Local Anesthetics

Local anesthetics block nerve transmission, which can reduce or eliminate pain for a short period of time. When the pain is relieved with a local anesthetic injection, information is obtained that can help to determine the cause of the pain. The actual structure, such as a joint, ligament or tendon, causing the pain can be blocked, or nerves that innervate the structure can be blocked a distance away from the pain generator. Different anesthetics are used depending on the desired duration of effect, such as Lidocaine, which has a duration of 30-60 minutes, or Bupivacaine, which can last 3-4 hours.

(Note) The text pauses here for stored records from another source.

File: config.mk
export PLATFORM = sky130hd
export DESIGN_NAME = spi_frame_device_flat
export DESIGN_NICKNAME = d
export VERILOG_FILES = /design/src/core/spi_frame_pkg.sv /design/src/core/spi_link_if.sv /design/src/core/spi_edge_detect.sv /design/src/core/spi_frame_device.sv /design/src/flat_wrapper.sv
export SDC_FILE = /design/constraint.sdc
export NUM_CORES = 1
export LEC_CHECK = 0
export BUFFER_PORTS_ARGS = -buffer_cell sky130_fd_sc_hd__buf_4
export CORE_AREA = 2 2 88 90
export DETAILED_ROUTE_END_ITERATION = 10
export DIE_AREA = 0 0 90 92
export MAX_ROUTING_LAYER = met4
export PLACE_DENSITY = 0.71
export SYNTH_ARGS = -nofsm -noshare
export SYNTH_HDL_FRONTEND = slang
export SYNTH_SLANG_ARGS = --single-unit
File: constraint.sdc
create_clock -name core_clk -period 2.2 [get_ports core_clk]
set_clock_uncertainty 0.05 [all_clocks]
set_input_delay 0.22 -clock core_clk [delete_from_list [all_inputs] [get_ports core_clk]]
set_output_delay 0.22 -clock core_clk [all_outputs]
set_load 0.05 [all_outputs]
File: src/core/spi_frame_pkg.sv
// Shared constants of the serial frame decoder and its master
// Operation
// - Write frame: address, then bytes, address increments
// - Write byte committed at its last falling edge
// - Partial write byte dropped on select rise
// - Writes to absent or read-only addresses ignored
// - Read frame: address in, bytes out, incrementing
// - Sample on falling edge, drive on rising
// - Absent register reads back as zero
// - Mode 10, code zero loads 1 to 96 bytes
// - Partial FIFO load byte is not stored
// - Mode 10, code all ones reads FIFO
// - Cut FIFO read byte stays unread
// - Direct command byte launched on last falling edge
// - Lasting command: master waits, device raises interrupt
// - Immediate command may chain without select rise
// - Select high holds the port in reset
// - First two bits choose the operation, MSB first
// - Data-out tristated unless shifting read data
// - FIFO access needs oscillator enabled and stable
package spi_frame_pkg;

    localparam int BYTE_W = 8;
    localparam int ADDR_W = 6;
    localparam int LEN_W = 7;

    localparam logic [1:0] MODE_REG_WRITE = 2'h0;
    localparam logic [1:0] MODE_REG_READ = 2'h1;
    localparam logic [1:0] MODE_FIFO = 2'h2;
    localparam logic [1:0] MODE_COMMAND = 2'h3;

    localparam logic [5:0] CODE_FIFO_LOAD = 6'h00;
    localparam logic [5:0] CODE_FIFO_READ = 6'h3F;

    localparam logic [6:0] FIFO_MAX_BYTES = 7'h60;
    localparam logic [2:0] BIT_LAST = 3'h7;

    // Core clock and serial timing, times in ns
    localparam int CLK_PERIOD_NS = 40;
    localparam int SCLK_HALF_NS = 50;
    localparam int SS_HIGH_NS = 100;
    localparam int SS_LEAD_NS = 25;
    localparam logic [2:0] SCLK_HALF_CYC =
        3'((SCLK_HALF_NS + CLK_PERIOD_NS - 1) / CLK_PERIOD_NS);
    localparam logic [2:0] SS_HIGH_CYC =
        3'((SS_HIGH_NS + CLK_PERIOD_NS - 1) / CLK_PERIOD_NS);
    localparam logic [2:0] SS_LEAD_CYC =
        3'((SS_LEAD_NS + CLK_PERIOD_NS - 1) / CLK_PERIOD_NS);

endpackage : spi_frame_pkg

File: src/core/spi_link_if.sv
// Four-wire serial link between the master and the frame decoder
`timescale 1ns/1ps
interface spi_link_if;
    logic ss_n;
    logic sclk;
    logic mosi;
    logic miso_o;
    logic miso_oe;
    logic miso;

    // Line level with the pull-down taking over when undriven
    assign miso = miso_oe ? miso_o : 1'b0;

    modport dev (
        input ss_n,
        input sclk,
        input mosi,
        output miso_o,
        output miso_oe
    );

    modport host (
        output ss_n,
        output sclk,
        output mosi,
        input miso
    );
endinterface : spi_link_if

Many spine and sports conditions can be better understood by selective injections. A successful nerve block may help specifically when there is a probability of nerve injury from a disk hernitation, for instance. As another example, a hip joint injection may help to define whether the hip joint itself is causing pain; conversely, if the block does not successfully affect the pain pattern, the injection result may lead to a different determination of the source of the pain. Many common pain complaints have a variety of possible pain sources; therefore, precise injection techniques using a logical methodology and expert technique with sophisticated guidance equipment to rule-in or rule-out pain generators can efficiently lead an experienced physician to the source of the pain. Multiple blocks may be needed to finalize the pain generator.
Our experience has shown that most failed orthopedic surgical procedures are the result of a poor understanding of the original cause of the patient's complaints. Many surgeries are recommended solely on the basis of an X-Ray, MRI or CT scan, without a good functional examination and without test injections to try to prove the cause of the pain before the surgery. Almost every pain pattern that occurs in a patient's history has mutiple potential causes; both the surgeon and the non-surgeon have an obligation to make certain that the presumed cause of the pain is the true cause of the pain, as far as is practical, before offering an invasive, expensive, and irreversible surgical procedure.